The UI message shown in #227466 (comment 376392325) is displayed when @character_error is set. This variable is set if ContainerRegistry::Path::InvalidRegistryPathError. This error is only thrown if a container repository path is not valid.
From my understanding, we have two cases:
Can't connect to the registry because the path is invalid. That's the case by the @character_error.
Can't connect to the registry because of a network issue. This case is not currently handled as far as I know.
can we update the API response for the registry?
@trizzi From the above, we want the same error message for both cases. We will need to update the frontend and the api to handle these.
@10io@trizzi I think if we want to handle registry network errors which are not path errors we would need a new backend flag to show this, currently if the path is correct but the registry is unreachable we immediately get a 500 and are not even able to reach the frontend
The backend has to handle the network errors. The most straightforward way to do this is to create a new error class and let the rails controller catch it and then, it can present this in whatever form to the frontend.

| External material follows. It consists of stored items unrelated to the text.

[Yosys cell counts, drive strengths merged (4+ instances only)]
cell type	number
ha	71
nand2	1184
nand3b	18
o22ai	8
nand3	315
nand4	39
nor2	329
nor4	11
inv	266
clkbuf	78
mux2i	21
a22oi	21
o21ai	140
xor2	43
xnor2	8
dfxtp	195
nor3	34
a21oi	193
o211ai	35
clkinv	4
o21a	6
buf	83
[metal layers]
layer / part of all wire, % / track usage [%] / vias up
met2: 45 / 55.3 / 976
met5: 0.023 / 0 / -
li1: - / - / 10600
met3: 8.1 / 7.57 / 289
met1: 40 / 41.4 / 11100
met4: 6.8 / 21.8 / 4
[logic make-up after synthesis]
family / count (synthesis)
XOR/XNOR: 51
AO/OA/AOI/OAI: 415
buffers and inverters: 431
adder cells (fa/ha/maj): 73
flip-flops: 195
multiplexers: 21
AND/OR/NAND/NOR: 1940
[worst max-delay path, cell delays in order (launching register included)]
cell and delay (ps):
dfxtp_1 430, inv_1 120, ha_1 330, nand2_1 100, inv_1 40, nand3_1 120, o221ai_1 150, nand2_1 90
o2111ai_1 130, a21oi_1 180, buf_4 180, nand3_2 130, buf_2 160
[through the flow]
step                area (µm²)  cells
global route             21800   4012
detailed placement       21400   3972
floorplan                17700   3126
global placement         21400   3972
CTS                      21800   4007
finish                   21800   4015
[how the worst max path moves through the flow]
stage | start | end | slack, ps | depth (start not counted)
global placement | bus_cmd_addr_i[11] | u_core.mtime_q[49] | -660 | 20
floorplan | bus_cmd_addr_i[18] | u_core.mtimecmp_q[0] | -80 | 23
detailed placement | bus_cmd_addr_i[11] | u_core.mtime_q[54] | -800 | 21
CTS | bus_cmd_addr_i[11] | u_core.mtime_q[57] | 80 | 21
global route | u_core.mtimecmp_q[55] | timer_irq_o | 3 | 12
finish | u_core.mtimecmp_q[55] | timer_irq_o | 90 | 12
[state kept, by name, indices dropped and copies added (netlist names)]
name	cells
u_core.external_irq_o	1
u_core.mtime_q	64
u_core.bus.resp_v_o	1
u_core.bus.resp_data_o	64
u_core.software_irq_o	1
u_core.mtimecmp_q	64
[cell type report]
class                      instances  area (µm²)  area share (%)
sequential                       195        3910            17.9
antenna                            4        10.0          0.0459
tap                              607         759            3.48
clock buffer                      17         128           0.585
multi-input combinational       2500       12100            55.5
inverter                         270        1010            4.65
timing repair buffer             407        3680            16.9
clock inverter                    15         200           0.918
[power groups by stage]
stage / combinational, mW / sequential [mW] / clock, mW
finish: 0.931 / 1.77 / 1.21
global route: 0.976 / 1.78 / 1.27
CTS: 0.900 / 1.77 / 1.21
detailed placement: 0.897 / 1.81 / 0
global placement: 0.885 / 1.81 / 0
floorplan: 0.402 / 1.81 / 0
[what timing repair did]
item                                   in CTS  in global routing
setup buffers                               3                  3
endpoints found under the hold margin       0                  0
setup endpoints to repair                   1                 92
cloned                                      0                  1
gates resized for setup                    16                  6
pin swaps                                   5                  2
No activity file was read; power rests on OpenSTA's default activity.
`config.mk`:
```
export PLATFORM = sky130hd
export DESIGN_NAME = demux_rr_sched
export DESIGN_NICKNAME = d
export VERILOG_FILES = /design/src/rtl/demux_pkg.sv /design/src/rtl/rr_next_sel.sv /design/src/rtl/demux_rr_sched.sv
export SDC_FILE = /design/constraint.sdc
export NUM_CORES = 1
export LEC_CHECK = 0
export BUFFER_PORTS_ARGS = -buffer_cell sky130_fd_sc_hd__buf_2
export CORE_MARGIN = 3
export CORE_UTILIZATION = 47
export CTS_BUF_LIST = sky130_fd_sc_hd__clkbuf_4
export DETAILED_ROUTE_END_ITERATION = 7
export GPL_TIMING_DRIVEN = 0
export PLACE_DENSITY = 0.75
export SYNTH_ARGS = -nofsm -noshare
export SYNTH_HDL_FRONTEND = slang
export SYNTH_SLANG_ARGS = --single-unit
```
`constraint.sdc`:
```
create_clock -name clk -period 2.7 [get_ports clk]
set_input_delay 0.54 -clock clk [delete_from_list [all_inputs] [get_ports clk]]
set_output_delay 0.54 -clock clk [all_outputs]
set_load 0.03 [all_outputs]
```
`src/rtl/demux_pkg.sv`:
```
// Shared constants, state encoding and decode helper for the round-robin demux scheduler.
package demux_pkg;

  localparam int NCH  = 8;
  localparam int SELW = 3;

  typedef enum logic [1:0] {
    IDLE  = 2'd0,
    SEEK  = 2'd1,
    ROUTE = 2'd2
  } state_t;

  // Decode a channel number into its one-hot channel vector.
  function automatic logic [NCH-1:0] onehot3to8(input logic [SELW-1:0] s);
    logic [NCH-1:0] v;
    v = NCH'(1) << s;
    return v;
  endfunction

endpackage

```
`src/rtl/rr_next_sel.sv`:
```
// Circular priority finder: picks the first eligible channel after cur_sel,
// wrapping around, with cur_sel itself as the last candidate.
module rr_next_sel
  import demux_pkg::*;
(
  input  logic [NCH-1:0]  mask,
  input  logic [SELW-1:0] cur_sel,
  output logic [SELW-1:0] next_sel,
  output logic            found
);

  logic [SELW-1:0] idx;

  // Walk candidates from farthest to nearest so the nearest eligible one wins.
  always_comb begin
    next_sel = cur_sel;
    idx      = cur_sel;
    for (int i = NCH; i >= 1; i--) begin
      idx = cur_sel + SELW'(i);
      if (mask[idx]) next_sel = idx;
    end
  end

  // Any eligible channel means a grant is possible.
  always_comb begin
    found = |mask;
  end

endmodule

```
`src/rtl/demux_rr_sched.sv`:
```
// Round-robin burst scheduler steering one producer stream to eight consumers.
// Each grant lasts up to one burst (or until in_last), separated by one SEEK cycle.
module demux_rr_sched
  import demux_pkg::*;
#(
  parameter int DW = 8,
  parameter int BW = 4
) (
  input  logic            clk,
  input  logic            rst_n,
  input  logic            en,
  input  logic [NCH-1:0]  chan_mask,
  input  logic [BW-1:0]   burst_len,
  input  logic            in_valid,
  input  logic            in_last,
  input  logic [DW-1:0]   in_data,
  output logic            in_ready,
  input  logic [NCH-1:0]  out_ready,
  output logic [NCH-1:0]  out_valid,
  output logic [DW-1:0]   out_data,
  output logic [SELW-1:0] sel,
  output logic            busy,
  output logic            grant_pulse
);

  // burst_len of zero encodes the largest burst, one past the field's range
  localparam logic [BW:0] MAX_LEN = (BW+1)'(2**BW);
  localparam logic [BW:0] ONE_EXT = (BW+1)'(1);

  state_t          state, state_nxt;
  logic [SELW-1:0] sel_nxt;
  logic [BW-1:0]   beat_cnt, cnt_nxt;
  logic            pulse_nxt;
  logic [SELW-1:0] rr_sel;
  logic            rr_found;
  logic            route;
  logic            xfer;
  logic            burst_done;
  logic [BW:0]     eff_len;

  rr_next_sel u_rr (
    .mask     (chan_mask),
    .cur_sel  (sel),
    .next_sel (rr_sel),
    .found    (rr_found)
  );

  // Handshake gating and burst-boundary detection, all zero latency.
  always_comb begin
    route      = (state == ROUTE);
    xfer       = route && in_valid && out_ready[sel];
    eff_len    = (burst_len == '0) ? MAX_LEN : {1'b0, burst_len};
    burst_done = xfer && (in_last || (({1'b0, beat_cnt} + ONE_EXT) == eff_len));
    in_ready   = route && out_ready[sel];
    out_valid  = onehot3to8(sel) & {NCH{in_valid && route}};
    out_data   = in_data;
    busy       = route;
  end

  // Next-state logic: mask and enable are only consulted in IDLE/SEEK, so a
  // channel losing eligibility mid-burst still finishes its burst.
  always_comb begin
    state_nxt = state;
    sel_nxt   = sel;
    cnt_nxt   = beat_cnt;
    pulse_nxt = 1'b0;
    case (state)
      IDLE: begin
        if (en && (|chan_mask)) state_nxt = SEEK;
      end
      SEEK: begin
        if (!en || !rr_found) begin
          state_nxt = IDLE;
        end else begin
          state_nxt = ROUTE;
          sel_nxt   = rr_sel;
          cnt_nxt   = '0;
          pulse_nxt = 1'b1;
        end
      end
      ROUTE: begin
        if (xfer)       cnt_nxt   = beat_cnt + BW'(1);
        if (burst_done) state_nxt = SEEK;
      end
      default: state_nxt = IDLE;
    endcase
  end

  // State register; sel parks on 7 so the first search after reset lands on 0.
  always_ff @(posedge clk or negedge rst_n) begin
    if (!rst_n) begin
      state       <= IDLE;
      sel         <= '1;
      beat_cnt    <= '0;
      grant_pulse <= 1'b0;
    end else begin
      state       <= state_nxt;
      sel         <= sel_nxt;
      beat_cnt    <= cnt_nxt;
      grant_pulse <= pulse_nxt;
    end
  end

endmodule

```
==> impl_metrics.py, run 1 <==
metrics = {
    "outcome": {
        "outcome": "completed",
    },
    "floorplanning": {
        "start_util_pct": 50.24,
        "ios": 55,
        "die_height_um": 63.60,
        "rows": 20,
        "dieArea_um2": 4044,
        "die_x_um": 63.60,
        "coreArea_um2": 3103,
    },
    "route": {
        "viasPerCell": 5.496,
        "drtIter0Drc": 98,
        "antenna_left": 0,
        "wl_per_cell_um": 13.54,
        "wl_um": 3657,
        "via_count": 1484,
        "drt_first_pass_iters": 4,
        "drc": 0,
    },
    "timing": {
        "fmaxAchievable_ghz": 0.3793,
        "min_period_ps": 2637,
        "max-slew-margin-rel_pct": 53.71,
        "rsz0062_at_grt": "no",
        "skew_ps": 8.625,
        "hold_viol_final": 0,
        "slew_viol_final": 0,
        "setup_viol": 0,
        "finalCritPeriodShare_pct": 97.65,
        "tightest_slew_ps": 687.1,
    },
    "synthesis": {
        "synth_seq_cells": 10,
        "synthCells": 168,
        "syn-cell-area_um2": 1559,
        "synth_nets": 213,
        "yosysWarnings": 0,
        "netlist.area_leader.share_pct": 11.80,
        "ys.flop_type": "dfrtp_1",
        "async_flop_share_pct": 100.0,
        "synth_edf_count": 0,
        "synth-seq-area-share_pct": 16.29,
        "yosysTopAreaCell": "mux4_1",
        "synthTopCellsByArea": "mux4_1 12%, dfrtp_1 11%, ha_1 9.6%",
        "ys_types": 51,
        "syn_avg_cell_area_um2": 9.280,
    },
    "global_route": {
        "grt_overflow": 0,
        "grtUsageTotal_pct": 18.03,
        "grt_pass1_vias": 1284,
        "antenna_found_initial": 0,
        "grt_pass1_wl_um": 5865,
        "grt_max_degree": 13,
    },
    "clock_tree": {
        "clock-sinks": 10,
        "htreeDepth": 1,
        "cts_buffers": 3,
        "clockRootBuffer": "clkbuf_4",
        "cts.clk_slew.worst_paths_ps": 70,
        "cts_tree": "done",
        "worst_skew_pair.late_latency_ps": 260,
        "cts_buffer_depth": 2,
    },
    "final_layout": {
        "drive_gt1_share_pct": 43.36,
        "n_antenna_cell": 0,
        "instances_no_fill": 270,
        "syn2layout_area_growth_pct": 27.37,
        "nNetsFinal": 272,
        "utilization_pct": 63.99,
        "fillers": 304,
    },
    "worst_setup_path": {
        "cp-end-kind": "flop",
        "reg2reg_setup_slack_ps": 60,
        "worstReg2RegEnd": "sel[1]",
        "start_kind": "flop",
        "timing.rr.start": "sel[0]",
        "critical_path.startpoint": "sel[0]",
        "crit_buf_inv": 2,
        "critical_path_depth": 8,
        "worst_path_max_delay_cell": "mux4_1",
        "path_cells": "buf_12 > buf_6 > mux4_1 > mux2_2 > and3_1 > a2111oi_2 > o22ai_1 > mux2i_1",
        "endpoint": "sel[1]",
        "crit_family": "multiplexers",
        "worstPathRequired_ps": 2890,
        "cp_slowest_stage_delay_ps": 620,
        "reg2regPathDepth": 8,
        "worstPathArrival_ps": 2820,
        "worstSetupPathType": "flop to flop",
        "crit_path_max_fanout": 12,
    },
    "power_and_ir_drop": {
        "ir_drop_v": 0.0005801,
        "cellPowerDensity_nw_per_um2": 1227,
        "leakagePower_nw": 0.9338,
    },
    "placed_design": {
        "dp_cells": 258,
        "place_hpwl_um": 2948,
        "io_buffers": 46,
        "place.gp.congestion": 0.8744,
    },
    "worst_hold_path": {
        "hp-class": "primary input to asynchronous set/reset pin",
    },
    "job": {
        "cap_viol_max_count": 0,
    },
}
## where the power goes
group          leakage, nW  internal [W]  switching [W]
sequential           0.125      0.000214      0.0000411
clock               0.0184     0.0000670      0.0000481
combinational        0.790      0.000988        0.00108
total                0.934       0.00127        0.00117
## config.mk

```make
export PLATFORM = sky130hd
export DESIGN_NAME = amm_timeout_slice
export DESIGN_NICKNAME = d
export VERILOG_FILES = /design/src/rtl/amm_pkg.sv /design/src/rtl/amm_wdog_cnt.sv /design/src/rtl/amm_timeout_slice.sv
export SDC_FILE = /design/constraint.sdc
export NUM_CORES = 1
export LEC_CHECK = 0
export BUFFER_PORTS_ARGS = -buffer_cell sky130_fd_sc_hd__buf_2
export CELL_PAD_IN_SITES_DETAIL_PLACEMENT = 1
export CELL_PAD_IN_SITES_GLOBAL_PLACEMENT = 1
export CORE_UTILIZATION = 37
export CTS_CLUSTER_DIAMETER = 60
export DETAILED_ROUTE_END_ITERATION = 10
export PLACE_DENSITY = 0.79
export SYNTH_ARGS = -nofsm -noshare
export SYNTH_HDL_FRONTEND = slang
export SYNTH_SLANG_ARGS = --single-unit
```

## constraint.sdc

```tcl
create_clock -name aclk -period 2.45 [get_ports aclk]
set_input_delay 0.49 -clock aclk [delete_from_list [all_inputs] [get_ports aclk]]
set_output_delay 0.49 -clock aclk [all_outputs]
set_load 0.005 [all_outputs]
```

## src/rtl/amm_pkg.sv

```systemverilog
// Shared widths and FSM encoding for the Avalon-MM timeout slice.
// Latency: n/a (declarations only).
// Backpressure: n/a.
package amm_pkg;

    localparam int AMM_AW  = 32;
    localparam int AMM_DW  = 32;
    localparam int AMM_BEW = 4;

    typedef enum logic [1:0] {
        ST_IDLE = 2'd0,
        ST_REQ  = 2'd1,
        ST_RESP = 2'd2
    } amm_state_e;

endpackage

```

## src/rtl/amm_wdog_cnt.sv

```systemverilog
// Watchdog counter: counts stalled cycles and flags the cycle on which the limit is reached.
// Latency: expire_o is combinational from the count register and en_i (same cycle).
// Backpressure: none; clr_i has priority over en_i, limit 0 disables expiry.
module amm_wdog_cnt #(
    parameter int unsigned P_LIMIT = 1024
) (
    input  logic clk,
    input  logic rst_n,
    input  logic clr_i,
    input  logic en_i,
    output logic expire_o
);

    localparam logic [15:0] LIMIT = 16'(P_LIMIT);

    logic [15:0] cnt_q;
    logic [15:0] cnt_d;

    // Next count: clear wins, otherwise increment and saturate (only reachable with limit 0).
    always_comb begin
        cnt_d = cnt_q;
        if (clr_i) begin
            cnt_d = 16'd0;
        end else if (en_i && (cnt_q != 16'hFFFF)) begin
            cnt_d = cnt_q + 16'd1;
        end
    end

    // Count register.
    always_ff @(posedge clk or negedge rst_n) begin
        if (!rst_n) begin
            cnt_q <= 16'd0;
        end else begin
            cnt_q <= cnt_d;
        end
    end

    // The stalled cycle that would bring the count to LIMIT is the expiring one.
    assign expire_o = en_i && (LIMIT != 16'd0) && (cnt_q == (LIMIT - 16'd1));

endmodule

```

## src/rtl/amm_timeout_slice.sv

```systemverilog
// Registered AMM command/response slice with a hung-slave watchdog and sticky error capture.
// Latency: 3 cycles request-to-completion with a zero-wait slave, +1 per downstream wait cycle.
// Backpressure: upstream stalled except for one RESP cycle; timeout aborts after P_TIMEOUT waits.
module amm_timeout_slice
    import amm_pkg::*;
#(
    parameter int unsigned         P_TIMEOUT  = 1024,
    parameter logic [AMM_DW-1:0]   P_ERR_DATA = 32'hDEAD_BEEF
) (
    input  logic                aclk,
    input  logic                aresetn,
    input  logic [AMM_AW-1:0]   s_amm_address,
    input  logic [AMM_DW-1:0]   s_amm_writedata,
    input  logic [AMM_BEW-1:0]  s_amm_byteenable,
    input  logic                s_amm_write,
    input  logic                s_amm_read,
    output logic [AMM_DW-1:0]   s_amm_readdata,
    output logic                s_amm_waitrequest,
    output logic [AMM_AW-1:0]   m_amm_address,
    output logic [AMM_DW-1:0]   m_amm_writedata,
    output logic [AMM_BEW-1:0]  m_amm_byteenable,
    output logic                m_amm_write,
    output logic                m_amm_read,
    input  logic [AMM_DW-1:0]   m_amm_readdata,
    input  logic                m_amm_waitrequest,
    input  logic                err_clear,
    output logic                timeout_err,
    output logic [AMM_AW-1:0]   err_addr
);

    amm_state_e          state_q,   state_d;
    logic [AMM_AW-1:0]   addr_q,    addr_d;
    logic [AMM_DW-1:0]   wdata_q,   wdata_d;
    logic [AMM_BEW-1:0]  be_q,      be_d;
    logic                wr_q,      wr_d;
    logic                rd_q,      rd_d;
    logic [AMM_DW-1:0]   rdata_q,   rdata_d;
    logic                swait_q,   swait_d;
    logic                err_q,     err_d;
    logic [AMM_AW-1:0]   erraddr_q, erraddr_d;

    logic cnt_clr;
    logic cnt_en;
    logic expire;

    amm_wdog_cnt #(
        .P_LIMIT (P_TIMEOUT)
    ) u_wdog (
        .clk      (aclk),
        .rst_n    (aresetn),
        .clr_i    (cnt_clr),
        .en_i     (cnt_en),
        .expire_o (expire)
    );

    // FSM next state plus next values of every output register; upstream is released
    // only on the cycle after an accept or an abort.
    always_comb begin
        state_d   = state_q;
        addr_d    = addr_q;
        wdata_d   = wdata_q;
        be_d      = be_q;
        wr_d      = wr_q;
        rd_d      = rd_q;
        rdata_d   = rdata_q;
        swait_d   = 1'b1;
        err_d     = err_q;
        erraddr_d = erraddr_q;
        cnt_clr   = 1'b0;
        cnt_en    = 1'b0;

        if (err_clear) begin
            err_d     = 1'b0;
            erraddr_d = '0;
        end

        case (state_q)
            ST_IDLE: begin
                if (s_amm_read || s_amm_write) begin
                    addr_d  = s_amm_address;
                    wdata_d = s_amm_writedata;
                    be_d    = s_amm_byteenable;
                    wr_d    = s_amm_write;
                    rd_d    = s_amm_read && !s_amm_write;
                    cnt_clr = 1'b1;
                    state_d = ST_REQ;
                end
            end
            ST_REQ: begin
                if (!m_amm_waitrequest) begin
                    if (rd_q) begin
                        rdata_d = m_amm_readdata;
                    end
                    wr_d    = 1'b0;
                    rd_d    = 1'b0;
                    swait_d = 1'b0;
                    state_d = ST_RESP;
                end else begin
                    cnt_en = 1'b1;
                    if (expire) begin
                        // Hang guard: drop the command on the stuck slave and complete upstream.
                        if (rd_q) begin
                            rdata_d = P_ERR_DATA;
                        end
                        wr_d  = 1'b0;
                        rd_d  = 1'b0;
                        err_d = 1'b1;
                        // A clear in the same cycle makes this the first error again.
                        if (!err_q || err_clear) begin
                            erraddr_d = addr_q;
                        end
                        swait_d = 1'b0;
                        state_d = ST_RESP;
                    end
                end
            end
            ST_RESP: begin
                // The command still shown upstream this cycle is the one just completed.
                state_d = ST_IDLE;
            end
            default: begin
                state_d = ST_IDLE;
            end
        endcase
    end

    // State, command, response and error registers.
    always_ff @(posedge aclk or negedge aresetn) begin
        if (!aresetn) begin
            state_q   <= ST_IDLE;
            addr_q    <= '0;
            wdata_q   <= '0;
            be_q      <= '0;
            wr_q      <= 1'b0;
            rd_q      <= 1'b0;
            rdata_q   <= '0;
            swait_q   <= 1'b1;
            err_q     <= 1'b0;
            erraddr_q <= '0;
        end else begin
            state_q   <= state_d;
            addr_q    <= addr_d;
            wdata_q   <= wdata_d;
            be_q      <= be_d;
            wr_q      <= wr_d;
            rd_q      <= rd_d;
            rdata_q   <= rdata_d;
            swait_q   <= swait_d;
            err_q     <= err_d;
            erraddr_q <= erraddr_d;
        end
    end

    assign s_amm_readdata    = rdata_q;
    assign s_amm_waitrequest = swait_q;
    assign m_amm_address     = addr_q;
    assign m_amm_writedata   = wdata_q;
    assign m_amm_byteenable  = be_q;
    assign m_amm_write       = wr_q;
    assign m_amm_read        = rd_q;
    assign timeout_err       = err_q;
    assign err_addr          = erraddr_q;

endmodule

```

==> out/results.txt, run 1 <==
The run finished with clean final reports. The analysis attributes to net switching a power of 0.003202 W. For this block, the routed nets add up to 18020 um of wire. For the combinational fraction of design power, the log shows 30.0%. The number of nets in the synthesized netlist is 744.

The run gives 0 as the number of setup violations in the final report. The number of buffers created by CTS was 17; the total placed instance area was 8114 um2. The clock network is responsible for 29.9% of the overall power.

The arrival time of the worst setup path is 2580 ps, and the total of flip-flops plus latches after synthesis is 154. Of the total synthesized cell area, the portion taken by AND, OR, NAND and NOR gates is 20.18%. Of the total power, the share spent switching nets is 33.13%. The number of antenna violations at the first check in global routing was 0.

For the count of max-cap constraint violations, the log shows 0. Among all flip-flop cells after synthesis, the most frequent one is sky130_fd_sc_hd__dfrtp_1. The routed layout has 5493 vias. Post-CTS timing repair inserted 0 buffers for setup. The fraction of the yosys area taken by sequential cells is 58.70%. The combinational family with the most area after synthesis was simple AND/OR/NAND/NOR gates. The run gives 35.21% as the met2 track demand over resource in global routing. At the end of the flow, the number of nets in the layout was 990. Routability-driven placement finished with a final weighted congestion of 0.7504.

Measured against the total synthesized area, the mux share comes to 6.973%. The floorplan step defined a core boundary enclosing 17300 um2. The number of hold buffers added after CTS was 0. The run gives 2750 ps as the data required time of the worst path.

The post-layout minimum cycle time came out at 2276 ps. The clock root buffer master was sky130_fd_sc_hd__clkbuf_16. Global routing consumed, on the met1 layer, 25.81% of the routing resources. The longest clock path from root to sink contains 2 buffers. The worst pin sits at a relative slew slack of 50.71%.

In the synthesized netlist the async set-or-reset flop fraction comes to 100.0%. The final-layout setup total negative slack was 0 ps; the mapped cell area was 6568 um2. Summing the areas of all fa, ha and maj instances in the mapped netlist gives 0.1905% of the synthesized area. The instance count of the mapped netlist was 637. Along the worst path, the maximum fanout reaches 28. For the final database, setup skew stands at 13.20 ps. The complex-gate fraction of the synthesized area was 10.73%. The launching element of the worst setup path was u_wdog.cnt_q[3]. The tools report the fraction of the core area covered by cells at the end of the flow as 50.69%. TritonCTS built the clock tree. The via count of the first global-routing pass is 5769. met2 is the most crowded layer. The routed wirelength normalized by instance count was 16.07 um; the detail-routed via count per cell was 4.900.

Setup repair after global routing left no endpoint under its margin. After clock tree synthesis, the clock-pin slew on the worst setup and hold paths is 60 ps. The run gives 12570 um as the HPWL after detailed placement.

The tools report the post-route antenna net violation count as 0. The global-route wire length before repair was 29560 um. The number of remaining DRC errors is 0, and the transition time of the tightest slew-check pin is 732.7 ps. The H-tree was split into 4 levels. The min-delay analysis places its worst path in the category in2async.

The maximum clock frequency was 439.4 MHz. Global routing used 20.60% of the available tracks. The power density over the cells was 1102 nW/um2. The share of synthesized area in the top cell type comes to 58.30%. The logs give 0 for the post-CTS resize count and 46 for the count of unique library cells instantiated by Yosys. The number of enable-type register cells in the synthesized netlist was 0; the full die area was 18290 um2. The floorplan has 48 rows. sky130_fd_sc_hd__dfrtp_1 takes more of the synthesized area than any other cell.

The startpoint identified for the worst register-to-register timing path is u_wdog.cnt_q[3]. In this run, flip-flops and latches consume 40.1% of the power. The pre-antenna-repair detailed-routing pass consisted of 4 iterations. The xor-xnor portion of the synthesized cell area was 0%.

The leakage dissipation is 4.727 nW. The endpoint type of the worst setup path is a flop. The final-report hold violation count was 0; the clock insertion delay at the later pin of the skew report was 420 ps.

The clock net in this run drives a total of 154 sinks. The run gives 0 as the number of max-slew violations in the final report. Yosys instantiated no cell more often than sky130_fd_sc_hd__nand2_1.

With fillers left out, the area of the finished cells amounts to 8767 um2. By area the synthesized netlist is led by sky130_fd_sc_hd__dfrtp_1 58%, sky130_fd_sc_hd__nand2_1 13%, sky130_fd_sc_hd__mux2_2 3.8%. By startpoint and endpoint, the worst setup path is classified as reg2reg. For met3 alone, demand over resource in global routing was 4.115%. The residual overflow from global routing is 0, and the number of synthesis warnings is 0. Entering global routing, the biggest net connects 57 pins. 0 antenna diodes ended up in the layout. VDD sags by at most 0.4652 mV. After synthesis, the most frequently instantiated cells are 227 x sky130_fd_sc_hd__nand2_1, 153 x sky130_fd_sc_hd__dfrtp_1, 33 x sky130_fd_sc_hd__nor2b_1. For this configuration, the core starts out at a cell density of 37.97%. The die boundary width was 135.2 um; the internal power consumption was 0.006463 W. From synthesis to final layout, the design area changed by 33.49%. For this block, the initial DRC count from the detailed router was 254. Pin placement for this block handled 242 I/O pins.

The post-route clock period utilization came out at 92.90%. The count of buffers added on input and output ports is 241. Each instance of the synthesized netlist takes up on average 10.31 um2. The height of the die was 135.2 um; the share of layout cells above drive strength 1 was 37.05%. The worst setup path is launched from a flop. Hold is met by 23.37 ps.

@10io if we can catch this at the controller level, adding a new data attribute in the view file(s) - project and group - would be the best solution frontend wise.
Marin Jankovskichanged title from During Container Registry outage, the UI of GitLab shows incorrect information to When Container Registry is unavailable, the UI of GitLab shows incorrect information
changed title from During Container Registry outage, the UI of GitLab shows incorrect information to When Container Registry is unavailable, the UI of GitLab shows incorrect information
Update: Unfortunately we won't be able to get to this in 13.8. I'm going to move this to the backlog for now, but will try and schedule in subsequent milestones.
@jhampton This issue is on the infradev board. Please work with your PM to get it scheduled for a milestone. Here is the process documentation for reference.
Update: Unfortunately, we will not have the capacity to work on this in 13.11. Based on a recent rebalancing of our roadmap, this will likely need to wait a few months. Moving to 14.3.